At TransTeach, we also believe there are manifold ways of gaining credibility and an industry-specific network. We’ve therefore tended to network organically, with individuals, institutions and companies that we really want to collaborate with in the fields that we are proficient in (subtitling, localisation, creative media, travel, education, economic development) and indeed in those that we want to work more in. There really is no substitute for enthusiasm and initiative.

Through client testimonials, social media and even word of mouth, we’ve found that we’re constantly able to develop and grown our business. The wealth of information on the Internet today has probably made this kind of business model even easier to adopt than when we started out.

For any new translators wishing to take a similar route, we’d thoroughly recommend becoming a part of some of the more social/community-based online forums. One of our favourites is the Standing Out group on Facebook (https://www.facebook.com/groups/standingoutgroup) and the Standing Out Exchange group (https://www.facebook.com/groups/standingoutexchange/). Whilst still relatively new – they’ve been around for a couple of years – they offer a really positive, supportive environment with a huge amount of advice, and even offers of work, from translators all over the world and with all levels of experience, from the very novice right through to the seasoned pro. They also show that when it comes to accreditation there is a complete mix, with some translators having everything going and some having none. There simply isn’t a ‘one size fits all’ formula and discovering that alone can be reassuring.
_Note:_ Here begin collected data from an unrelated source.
$ cat config.mk
export PLATFORM = sky130hd
export DESIGN_NAME = fir_tap_sequencer
export DESIGN_NICKNAME = d
export VERILOG_FILES = /design/src/rtl/fir_pkg.sv /design/src/rtl/fir_tap_sequencer.sv
export SDC_FILE = /design/constraint.sdc
export NUM_CORES = 1
export LEC_CHECK = 0
export CAP_MARGIN = 20
export CORE_MARGIN = 3
export CORE_UTILIZATION = 50
export DETAILED_ROUTE_END_ITERATION = 12
export GPL_TIMING_DRIVEN = 0
export HOLD_SLACK_MARGIN = 0.1
export PLACE_DENSITY = 0.78
export SYNTH_ARGS = -nofsm -noshare
export SYNTH_HDL_FRONTEND = slang
export SYNTH_SLANG_ARGS = --single-unit
$ cat constraint.sdc
create_clock -name clk_rd -period 6.1 [get_ports clk_rd]
set_input_delay 1.525 -clock clk_rd [delete_from_list [all_inputs] [get_ports clk_rd]]
set_output_delay 1.525 -clock clk_rd [all_outputs]
set_load 0.01 [all_outputs]
$ cat src/rtl/fir_pkg.sv
// Shared definitions for the FIR read-side controller: state encoding and
// default geometry of the sample RAM / coefficient ROM and MAC pipeline.
package fir_pkg;

   localparam int AW_DEF      = 5;
   localparam int SAMPLE_W    = 16;
   localparam int MAC_LAT_DEF = 2;

   typedef enum logic [2:0] {
      S_CLR,
      S_IDLE,
      S_POP,
      S_LOAD,
      S_MAC,
      S_DRAIN,
      S_OUT
   } state_t;

endpackage

$ cat src/rtl/fir_tap_sequencer.sv
// Read-side sequencer: pops a FIFO sample into the circular sample RAM, issues
// one MAC per tap (newest sample first), waits for the MAC pipeline, then presents y_valid.
module fir_tap_sequencer
   import fir_pkg::*;
#(
   parameter int AW      = AW_DEF,
   parameter int MAC_LAT = MAC_LAT_DEF
) (
   input  logic          clk_rd,
   input  logic          rst,
   input  logic [AW:0]   cfg_ntaps,
   input  logic          fifo_empty,
   output logic          fifo_rd_en,
   output logic          samp_we,
   output logic          samp_zero,
   output logic [AW-1:0] samp_waddr,
   output logic [AW-1:0] samp_raddr,
   output logic [AW-1:0] coef_addr,
   output logic          mac_clr,
   output logic          mac_en,
   output logic          y_valid,
   input  logic          y_ready,
   output logic          busy
);

   localparam int            DEPTH      = 1 << AW;
   localparam logic [AW-1:0] CNT_MAX    = AW'(DEPTH - 1);
   localparam logic [AW-1:0] DRAIN_LAST = AW'(MAC_LAT - 1);

   state_t        state_q, state_d;
   logic [AW-1:0] cnt_q,   cnt_d;
   logic [AW-1:0] wptr_q,  wptr_d;
   logic [AW-1:0] last_q,  last_d;
   logic          run_q,   run_d;

   // Index of the final tap after clamping the tap count into 1..DEPTH.
   function automatic logic [AW-1:0] last_tap(input logic [AW:0] ntaps);
      if (ntaps == '0)
         return '0;
      else if (ntaps > (AW+1)'(DEPTH))
         return CNT_MAX;
      else
         return AW'(ntaps - 1'b1);
   endfunction

   // NOTE: sequential state uses non-blocking assignments so every flop samples
   // pre-edge values regardless of process evaluation order.
   always_ff @(posedge clk_rd or posedge rst) begin
      if (rst) begin
         state_q <= S_CLR;
         cnt_q   <= '0;
         wptr_q  <= '0;
         last_q  <= '0;
         run_q   <= 1'b0;
      end else begin
         state_q <= state_d;
         cnt_q   <= cnt_d;
         wptr_q  <= wptr_d;
         last_q  <= last_d;
         run_q   <= run_d;
      end
   end

   // NOTE: every signal driven here gets a default first, so no path can
   // leave one unassigned and infer a latch.
   always_comb begin
      state_d    = state_q;
      cnt_d      = cnt_q;
      wptr_d     = wptr_q;
      last_d     = last_q;
      run_d      = 1'b1;
      fifo_rd_en = 1'b0;
      samp_we    = 1'b0;
      samp_zero  = 1'b0;
      samp_waddr = '0;
      samp_raddr = '0;
      coef_addr  = '0;
      mac_clr    = 1'b0;
      mac_en     = 1'b0;
      y_valid    = 1'b0;
      busy       = 1'b0;

      // run_q keeps every strobe low while reset is applied and for the
      // single cycle after release, so the clear sweep starts cleanly at 0.
      if (run_q) begin
         busy = (state_q != S_IDLE);
         case (state_q)
            S_CLR: begin
               samp_we    = 1'b1;
               samp_zero  = 1'b1;
               samp_waddr = cnt_q;
               if (cnt_q == CNT_MAX) begin
                  cnt_d   = '0;
                  state_d = S_IDLE;
               end else begin
                  cnt_d = cnt_q + 1'b1;
               end
            end
            S_IDLE: begin
               if (!fifo_empty) state_d = S_POP;
            end
            S_POP: begin
               if (fifo_empty) begin
                  state_d = S_IDLE;
               end else begin
                  fifo_rd_en = 1'b1;
                  last_d     = last_tap(cfg_ntaps);
                  state_d    = S_LOAD;
               end
            end
            S_LOAD: begin
               samp_we    = 1'b1;
               samp_waddr = wptr_q;
               cnt_d      = '0;
               state_d    = S_MAC;
            end
            S_MAC: begin
               mac_en     = 1'b1;
               mac_clr    = (cnt_q == '0);
               coef_addr  = cnt_q;
               samp_raddr = wptr_q - cnt_q;
               if (cnt_q == last_q) begin
                  wptr_d  = wptr_q + 1'b1;
                  cnt_d   = '0;
                  state_d = S_DRAIN;
               end else begin
                  cnt_d = cnt_q + 1'b1;
               end
            end
            S_DRAIN: begin
               if (cnt_q == DRAIN_LAST) begin
                  cnt_d   = '0;
                  state_d = S_OUT;
               end else begin
                  cnt_d = cnt_q + 1'b1;
               end
            end
            S_OUT: begin
               y_valid = 1'b1;
               if (y_ready) state_d = S_IDLE;
            end
            default: state_d = S_CLR;
         endcase
      end
   end

endmodule

==> results by group <==
Outcome
  • Status: finished, final reports clean

Global route
  • Largest net degree at the start of global routing: 20
  • Antenna violations before repair: 0
  • Remaining Overflow, GRT: 0
  • Global-route usage over all layers: 21.0%
  • Vias in the first global route: 1522
  • Global-route wire length before repair: 6700 um

Power
  • Max IR drop VDD: 0.221 mV
  • Clock power share: 8.6%
  • Leak pwr: 0.000859 uW
  • Sw Ratio: 47.7%
  • Int Pwr: 437 uW
  • Comb power frac: 63.3%
  • Switching pwr: 399 uW
  • Power Density: 425 mW/mm^2
  • Part of the power in registers: 28.1%

Route
  • Post-route ant nets: 0
  • Top sig layer: met4
  • DRT met1 WL: 1640 um
  • Vias per std cell: 5.68
  • Vias: 1523
  • # DRC: 0
  • Final wirelength: 3880 um
  • 1st-pass router iterations: 4
  • Routed met2 length: 1990 um
  • Wire length on met3: 181 um
  • First DRT Iteration DRCs: 108
  • Post-DR wirelength/cell: 14.5 um

Setup path
  • R2R Path End: cnt_q[3]
  • Critical path class: input port to primary output
  • Critical R2R Launch: cnt_q[0]
  • Crit Path Max Fanout: 10
  • Reg2Reg Setup Slack: 3.71 ns
  • Crit end category: primary output
  • Worst setup SP type: input port
  • Critical Path RT: 4.58 ns
  • WP data arrival: 3.12 ns
  • FF-to-FF path depth: 7

Layout
  • Nets: 249
  • Non-filler cells, final: 268
  • # diodes: 0
  • Most frequent cells in the layout: clkdlybuf4s50_1 (31), nor2_1 (21), dfrtp_1 (19), nand2_1 (18), inv_1 (16)
  • Layout cells sized above 1: 6.64%
  • Area grow syn2layout: 24.7%
  • Most common cell after layout, fill and taps aside: clkdlybuf4s50_1
  • Post-Layout Inst Area: 0.00197 mm^2

Die
  • Die ar.: 0.00387 mm^2
  • Core area: 0.00288 mm^2
  • Initial Utilization: 54.8%
  • Die height: 62.2 um
  • IO Pins: 32
  • Die X: 62.2 um
  • Num rows: 19

Worst hold path
  • HP Start: last_q[3]
  • Hold EP: last_q[3]
  • Hold path depth: 2
  • Worst hold path class: flop to flop

Timing
  • Setup tns final: 0 ns
  • Hold Slack: 0.520 ns
  • Setup Viol. Count Final: 0
  • Fmax: 215 MHz
  • Worst-Margin Slew: 0.763 ns
  • Final hold viol count: 0
  • RSZ-0062 raised after global routing: false
  • Minimum clock period: 4.65 ns
  • Period utilization: 76.2%
  • Clock Skew: 0.00668 ns
  • Max-slew violation count: 0
  • Worst slew margin: 49.1%
  • Setup ws final: 1.45 ns

Yosys
  • Ys async rst share: 100%
  • EDFF count, synth: 0
  • Count of different cell masters after synthesis: 43
  • Synth top area share: 30.1%
  • Synth area leader: dfrtp_1
  • Post-Syn Area: 0.00158 mm^2
  • Syn nets: 213
  • Mapped Cells: 191
  • Top cells by area, synth: dfrtp_1 (30%), ha_1 (8.7%), xnor2_1 (6.7%), nor2_1 (5.0%), nand2_1 (4.3%)
  • Synth Register Bits: 19
  • Part of the Yosys area used for sequential elements: 30.1%
  • Mean Syn Cell Area: 8.26 um^2
  • Yosys warns: 0
  • Top FF cell, synth: dfrtp_1

Placement
  • Placer Congestion: 0.838
  • PortBufs: 31
  • Inst Count DP: 264
  • Dpl hpwl: 3060 um
  • Worst slack, placed: 1.44 ns
  • Placed Area: 0.00194 mm^2

CTS
  • CTS H-Tree Depth: 1
  • Postcts setup bufs: 0
  • Clk buf depth: 2
  • Clock latency on the worst-skew pair: 0.32 ns
  • Hold buffers post-CTS: 0
  • Clk root buf: clkbuf_4
  • CTS buffer count: 3
  • Post-cts sizing count: 0
  • # clock sinks: 19
  • Reg clk slew, reported paths: 0.12 ns
  • CTS tree: done

Run
  • Max Cap Violations: 0
-- per-layer routing --
layer / up-vias / track usage (%)
li1: 724 / -
met1: 745 / 24.7
met2: 45 / 38.2
met3: 9 / 3.24
met4: 0 / 8.29
met5: - / 0
-- worst max-delay path, cell delays in order --
cell and delay, ns:
clkdlybuf4s50_1 0.45, nor3_1 0.20, nand2_1 0.09, clkbuf_1 0.22, inv_1 0.10, clkdlybuf4s50_1 0.53
-- cell usage after synthesis (2+ instances only) --
| master | number |
|---|---|
| nand2b_1 | 4 |
| and2_1 | 3 |
| o31ai_1 | 4 |
| nor2b_1 | 3 |
| xnor2_1 | 12 |
| and3_1 | 3 |
| nand4_1 | 3 |
| nor3_1 | 8 |
| nor2_1 | 21 |
| maj3_1 | 3 |
| buf_2 | 2 |
| nand3b_1 | 2 |
| nand2_1 | 18 |
| o21ai_0 | 10 |
| a22oi_1 | 5 |
| nand3_1 | 5 |
| xor2_1 | 3 |
| clkbuf_1 | 7 |
| ha_1 | 11 |
| a21o_1 | 2 |
| a21oi_1 | 5 |
| dfrtp_1 | 19 |
| inv_1 | 16 |
| a31oi_1 | 3 |
-- power groups by stage --
stage | Combinational, uW | Clock (uW) | Sequential, uW
detailed placement | 525 | 0 | 237
global placement | 507 | 0 | 234
finish | 530 | 72.3 | 235
global route | 591 | 76.6 | 241
CTS | 526 | 73.0 | 234
floorplan | 392 | 0 | 218
-- sequential cells by signal (all words and copies together), names as in the netlist --
signal and count:
cnt_q 5, last_q 5, run_q 1, state_q 3, wptr_q 5
-- kinds of logic after synthesis --
family,Yosys count,share of synthesized area (%)
simple gates,76,24.7
xor+xnor,15,8.33
mux,1,0.714
compound gates,37,16.7
buf+inv,27,7.30
fa+ha+maj,15,11.9
flops,19,30.1
other cells,1,0.238
-- through the flow --
step	total power, uW	utilization [%]
floorplan	611	-
global placement	741	67.5
detailed placement	761	67.5
CTS	833	68.4
global route	909	68.4
finish	837	68.4
-- worst max-delay path by stage --
stage | start | end | slack (ns) | cells past startpoint
6_report | fifo_empty | fifo_rd_en | 1.45 | 6
4_1_cts | fifo_empty | fifo_rd_en | 1.44 | 6
3_5_place_dp | fifo_empty | fifo_rd_en | 1.44 | 6
5_1_grt | fifo_empty | fifo_rd_en | 1.30 | 6
2_1_floorplan | fifo_empty | fifo_rd_en | 2.53 | 4
3_3_place_gp | fifo_empty | fifo_rd_en | 1.50 | 6
-- final cells by class --
class	instances	area, um^2
well taps	42	52.6
repair buffers	31	310
clock inverters	1	5.00
multi-input cells	145	987
plain buffers	11	55.1
inverters	16	60.1
flip-flops and latches	19	475
clock buffers	3	22.5
fillers	244	908
(Power assumes the default switching activity.)
File: src/rtl/tone_pkg.sv
// Shared definitions for the tone player: pitch table, song table,
// autoplay state encoding and divisor limits.
package tone_pkg;

    // Smallest half-period the divider will ever run with.
    localparam int MIN_DIV = 2;

    // Number of entries actually stored in the song table.
    localparam int SONG_TAB_LEN = 16;

    typedef enum logic [1:0] {
        ST_IDLE = 2'd0,
        ST_PLAY = 2'd1,
        ST_DONE = 2'd2
    } fsm_state_t;

    // One song step: note index (0 = rest) and length in beats (1..4).
    typedef struct packed {
        logic [3:0] note;
        logic [2:0] len;
    } song_step_t;

    // Half-period in clk cycles for note 1..8; anything else returns 0
    // and is lifted to MIN_DIV by the divider clamp.
    function automatic logic [15:0] half_period(input logic [31:0] note);
        logic [15:0] hp;
        case (note)
            32'd1:   hp = 16'd190;
            32'd2:   hp = 16'd170;
            32'd3:   hp = 16'd152;
            32'd4:   hp = 16'd143;
            32'd5:   hp = 16'd128;
            32'd6:   hp = 16'd114;
            32'd7:   hp = 16'd101;
            32'd8:   hp = 16'd96;
            default: hp = 16'd0;
        endcase
        return hp;
    endfunction

    // Melody: an ascending scale at one beat per note, then descending at
    // two beats per note. Steps past the table are one-beat rests.
    function automatic song_step_t song_table(input logic [31:0] step);
        song_step_t e;
        case (step)
            32'd0:   e = {4'd1, 3'd1};
            32'd1:   e = {4'd2, 3'd1};
            32'd2:   e = {4'd3, 3'd1};
            32'd3:   e = {4'd4, 3'd1};
            32'd4:   e = {4'd5, 3'd1};
            32'd5:   e = {4'd6, 3'd1};
            32'd6:   e = {4'd7, 3'd1};
            32'd7:   e = {4'd8, 3'd1};
            32'd8:   e = {4'd8, 3'd2};
            32'd9:   e = {4'd7, 3'd2};
            32'd10:  e = {4'd6, 3'd2};
            32'd11:  e = {4'd5, 3'd2};
            32'd12:  e = {4'd4, 3'd2};
            32'd13:  e = {4'd3, 3'd2};
            32'd14:  e = {4'd2, 3'd2};
            32'd15:  e = {4'd1, 3'd2};
            default: e = {4'd0, 3'd1};
        endcase
        return e;
    endfunction

endpackage
`config.mk`:
```
export PLATFORM = sky130hd
export DESIGN_NAME = xc_pclmul_seq
export DESIGN_NICKNAME = d
export VERILOG_FILES = /design/src/rtl/xc_pclmul_seq.sv
export SDC_FILE = /design/constraint.sdc
export NUM_CORES = 1
export LEC_CHECK = 0
export BUFFER_PORTS_ARGS = -buffer_cell sky130_fd_sc_hd__buf_2
export CORE_UTILIZATION = 49
export DETAILED_ROUTE_END_ITERATION = 6
export PLACE_DENSITY_LB_ADDON = 0.1
export SYNTH_ARGS = -nofsm -noshare
export SYNTH_HDL_FRONTEND = slang
export SYNTH_SLANG_ARGS = --single-unit
```
`constraint.sdc`:
```
create_clock -name g_clk -period 3.9 [get_ports g_clk]
set_input_delay 0.195 -clock g_clk [delete_from_list [all_inputs] [get_ports g_clk]]
set_output_delay 0.195 -clock g_clk [all_outputs]
set_load 0.05 [all_outputs]
```
`src/rtl/xc_pclmul_seq.sv`:
```
// Iterative packed carry-less multiplier: XLEN/W independent lanes, STEP multiplier
// bits per lane per cycle, reporting the low or high half of each lane product.
module xc_pclmul_seq #(
  parameter int STEP = 1,
  parameter int XLEN = 32
) (
  input  logic            g_clk,
  input  logic            g_reset,
  input  logic            valid,
  input  logic            flush,
  input  logic [XLEN-1:0] rs1,
  input  logic [XLEN-1:0] rs2,
  input  logic [4:0]      pw,
  input  logic            hi,
  output logic            ready,
  output logic [XLEN-1:0] result
);

  localparam int AW  = $clog2(XLEN);
  localparam int AW2 = $clog2(2 * XLEN);
  localparam int CW  = $clog2(XLEN) + 1;

  typedef enum logic [1:0] {IDLE, BUSY, DONE} state_t;

  state_t              state, state_nxt;
  logic [XLEN-1:0]     a_q, b_q;
  logic [2:0]          lsh_q;
  logic                hi_q;
  logic [CW-1:0]       cnt, last_cnt;
  logic [2*XLEN-1:0]   acc, acc_nxt;
  logic                accept;

  // Lane width is XLEN >> lsh; lowest set pw bit wins, pw=0 falls back to full width.
  function automatic logic [2:0] decode_pw(input logic [4:0] p);
    decode_pw = 3'd0;
    for (int i = 4; i >= 0; i--)
      if (p[i]) decode_pw = 3'(i);
  endfunction

  // One iteration: fold multiplier bits i with i/STEP == c into each lane's 2W slice.
  function automatic logic [2*XLEN-1:0] step_acc(input logic [2*XLEN-1:0] acc_in,
                                                 input logic [XLEN-1:0] a,
                                                 input logic [XLEN-1:0] b,
                                                 input logic [2:0] lsh,
                                                 input logic [CW-1:0] c);
    logic [2*XLEN-1:0] r;
    r = acc_in;
    for (int si = 0; si < 5; si++) begin
      if (lsh == 3'(si)) begin
        for (int k = 0; k < (1 << si); k++)
          for (int i = 0; i < (XLEN >> si); i++)
            if (CW'(i / STEP) == c && b[AW'((XLEN >> si) * k + i)])
              for (int t = 0; t < (XLEN >> si); t++)
                r[AW2'(2 * (XLEN >> si) * k + i + t)] = r[AW2'(2 * (XLEN >> si) * k + i + t)]
                                                       ^ a[AW'((XLEN >> si) * k + t)];
      end
    end
    return r;
  endfunction

  function automatic logic [XLEN-1:0] select_half(input logic [2*XLEN-1:0] acc_in,
                                                  input logic [2:0] lsh,
                                                  input logic h);
    logic [XLEN-1:0] r;
    r = '0;
    for (int si = 0; si < 5; si++) begin
      if (lsh == 3'(si)) begin
        for (int k = 0; k < (1 << si); k++)
          for (int t = 0; t < (XLEN >> si); t++)
            r[AW'((XLEN >> si) * k + t)] =
              acc_in[AW2'(2 * (XLEN >> si) * k + t + (h ? (XLEN >> si) : 0))];
      end
    end
    return r;
  endfunction

  assign accept  = (state == IDLE) && valid && !flush && !g_reset;
  assign acc_nxt = step_acc(acc, a_q, b_q, lsh_q, cnt);

  // Final counter value: ceil(W/STEP)-1, one cycle minimum when W <= STEP.
  always_comb begin
    last_cnt = '0;
    for (int si = 0; si < 5; si++)
      if (lsh_q == 3'(si) && (XLEN >> si) > STEP)
        last_cnt = CW'((XLEN >> si) / STEP - 1);
  end

  always_ff @(posedge g_clk) begin
    if (g_reset) state <= IDLE;
    else         state <= state_nxt;
  end

  always_comb begin
    state_nxt = state;
    case (state)
      IDLE:    if (accept) state_nxt = BUSY;
      BUSY: begin
        if (flush || !valid)     state_nxt = IDLE;
        else if (cnt == last_cnt) state_nxt = DONE;
      end
      DONE:    state_nxt = IDLE;
      default: state_nxt = IDLE;
    endcase
  end

  always_comb begin
    ready  = (state == DONE) && !flush && !g_reset;
    result = ready ? select_half(acc, lsh_q, hi_q) : '0;
  end

  always_ff @(posedge g_clk) begin
    if (g_reset) begin
      cnt <= '0;
      acc <= '0;
    end else if (accept) begin
      cnt <= '0;
      acc <= '0;
    end else if (state == BUSY) begin
      cnt <= cnt + CW'(1);
      acc <= acc_nxt;
    end
  end

  // Operand capture happens only on acceptance; later input changes are ignored.
  always_ff @(posedge g_clk) begin
    if (accept) begin
      a_q   <= rs1;
      b_q   <= rs2;
      lsh_q <= decode_pw(pw);
      hi_q  <= hi;
    end
  end

endmodule

```
==> results.cfg <==
[setup_path]
rr_startpoint = cnt[0]
critPathCaptureType = register
critical-path-slowest-cell = ha_1
start_kind = register
crit_cells = 10
critPathKind = register to register
path_cells = ha_1 -> buf_4 -> and2_1 -> nand4_1 -> a211oi_1 -> nor3b_2 -> xnor2_2 -> mux2i_1 -> o211ai_1 -> a22o_1
rr_endpoint = acc[16]
worstPathMaxFanout = 11
crit_required_ns = 4.15
cp.arrival_ns = 3.76
reg2reg_slack_ns = 0.39
crit_family = simple AND/OR/NAND/NOR gates
timing.critical_path.buf_inv = 1
r2r_cells = 10
critPathMaxStageDelay_ns = 0.58

[yosys]
synth_top_cell_by_area = xnor2_1
synth_top_area_share_pct = 10.8
synthFlopType = dfxtp_1
ys_warn_count = 0
synth.most_common_cell = nand2_1
ys_ff_latch = 75
synth_edf_count = 36
async_reset_ff_share_pct = 0
syn_avg_cell_area_um2 = 7.26
yosys.cell_types.count = 88
synthCells = 1446
synth.top_cells.by_area = xnor2_1 11%, edfxtp_1 10%, nand3_1 7.6%, dfxtp_1 7.4%, nand2_1 6.1%
syn-cell-area_um2 = 10500
ys_seq_area_share_pct = 17.7
synth_commonest_cells = 170 x nand2_1, 160 x nand3_1, 130 x xnor2_1, 106 x clkbuf_1, 81 x nor2_1

[sta]
fin_crit_ns = 3.51
setup_viol = 0
slew_violations = 0
hold_ws_ns = 0.00650
hold_viol = 0
skew_ns = 0.0119
worst_pin_slew_ns = 1.03
rsz0062_at_grt = no
slew_headroom_pct = 31.2
post-route-period-util_pct = 90.0
max_freq_mhz = 285
tns_ns = 0

[global_routing]
grtUsageTotal_pct = 41.0
grt_max_degree = 46
grt_pass1_vias = 11000
overflow = 0
antenna_found_initial = 0
grt_pass1_wl_um = 67400

[cells_and_area]
drive_gt1_share_pct = 14.1
final_nets = 1548
antennaDiodeCount = 0
synthToLayoutAreaGrowth_pct = 10.3
fillers = 2059
final_area_um2 = 11600
fin_cells = 1750

[clocking]
worstSkewPairLatency_ns = 0.36
cts_tree = built
clkTransAtPathRegs_ns = 0.07
cts_buffer_depth = 2
cts_root_buf = clkbuf_16
htreeDepth = 3
postCtsResizedCells = 0
clkSinkCount = 75
numCtsBuffers = 9

[power]
total_power_mw = 2.17
ir_worst_vdd_v = 0.000199
power_density_nw_per_um2 = 188
p_leak_nw = 4.00

[placed_design]
dpl_cell_area_um2 = 11200
portBuffers = 58
place_inst = 1727
place.gp.congestion = 1.04
hpwl_um = 32000

[die]
initial_core_util_pct = 49.9
num_rows = 53
top_level_ports = 107
core_um2 = 21000
die_y_um = 148
fp.dieW_um = 148
dieArea_um2 = 22000

[flow_run]
maxCapViolations = 0

[outcome]
outcome = finished, violations left
violations = DRC

[hold_path]
min_path_cells = 1
min-delay-start = hi
holdPathEnd = hi_q
hp-class = input pin to register

[drt]
dr.pass1.iters = 7
drt-wirelength-per-cell_um = 25.5
vias_per_cell = 6.82
remaining_drc_errors = 2
drt_iter0_markers = 1819
drt-total-wl_um = 44600
vias = 11900
ant_nets = 0
==> placed cells by master, fill, tap and decap left out, types with 14 or more instances in the layout <==
master	synthesis	layout
o2111ai_1	18	18
nand4_1	34	34
nand2_1	170	170
dfxtp_1	39	39
a21oi_1	54	54
xor2_1	63	63
nand3_1	160	160
conb_1	1	16
buf_2	21	58
edfxtp_1	36	36
a31oi_1	17	17
a22oi_1	27	27
xnor3_1	14	14
and2_1	24	24
nor2_1	81	80
buf_4	17	98
nor3_1	69	69
xnor2_1	130	130
mux2i_1	23	23
o21ai_0	61	61
inv_1	21	21
==> final cells by class <==
class | instances | area, um2 | share of cell area [%]
Tap cell | 275 | 344 | 2.97
Timing Repair Buffer | 163 | 1100 | 9.46
Sequential cell | 75 | 1860 | 16.1
Clock inverter | 5 | 45.0 | 0.389
Inverter | 24 | 90.1 | 0.778
Multi-Input combinational cell | 1197 | 7870 | 68.0
Clock buffer | 11 | 275 | 2.38
==> report_power, final <==
group | switching (mW) | internal, mW
sequential | 0.0403 | 0.841
clock | 0.419 | 0.522
combinational | 0.241 | 0.110
==> stage by stage <==
step / worst slack, ns / utilization, %
after detailed placement: 0.556 / 53.3
after floorplan: -0.0472 / -
final: 0.391 / 55.1
after CTS: 0.529 / 55.1
after global placement: 0.600 / 53.3
after global routing: 0.195 / 55.1
==> flip-flops by register name (all words and copies together) (netlist names) <==
signal  flops
a_q        16
acc        31
b_q        16
cnt         6
hi_q        1
lsh_q       3
state       2
==> layer usage <==
| metal | share of wire (%) | global-route usage [%] | vias up |
|---|---|---|---|
| met5 | 0 | 0 | - |
| met4 | 5.5 | 21.3 | 0 |
| met1 | 39 | 52.9 | 5593 |
| met2 | 43 | 61.9 | 893 |
| li1 | - | - | 5265 |
| met3 | 13 | 11.6 | 188 |
==> kinds of logic after synthesis <==
| family | synth area share, % |
|---|---|
| muxes | 2.51 |
| AOI/OAI and AO/OA | 21.2 |
| buffers and inverters | 8.12 |
| DFF | 17.7 |
| other | 0.0357 |
| and+or+nand+nor | 29.5 |
| xor gates and xnor gates | 20.4 |
| adders and majority gates | 0.477 |
==> how the worst max path moves through the flow <==
stage | to | from
5_1_grt | acc[16] | cnt[0]
4_1_cts | acc[26] | cnt[0]
3_5_place_dp | acc[26] | cnt[0]
2_1_floorplan | result[6] | lsh_q[1]
3_3_place_gp | acc[26] | cnt[1]
6_report | acc[16] | cnt[0]
==> repair_timing <==
| action | CTS | global route |
|---|---|---|
| hold buffers | 7 | 0 |
| buffers inserted | 0 | 0 |
| hold endpoints to repair | 7 | 0 |
| setup endpoints to repair | 0 | 0 |
Note: power is estimated with default switching activity, not from simulation.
To conclude this post then, we would suggest not worrying too much about accreditation until you have regular work and some kind of client base, unless, as mentioned, one of your existing courses of study or qualifications happens to exempt you from some components of the application process. Later on, when money and work flow are less of any issue, you can revisit the topic of accreditation and decide whether you see it as advantageous in moving forward with your translation career.

It’s probably worth noting, as a final point, that we see just as many colleagues not renewing their accreditation each year as we see gaining it. Take from that what you will. Just make sure that any decision you arrive at when it comes to translation accreditation is based on thorough research and made with your own professional objectives in mind.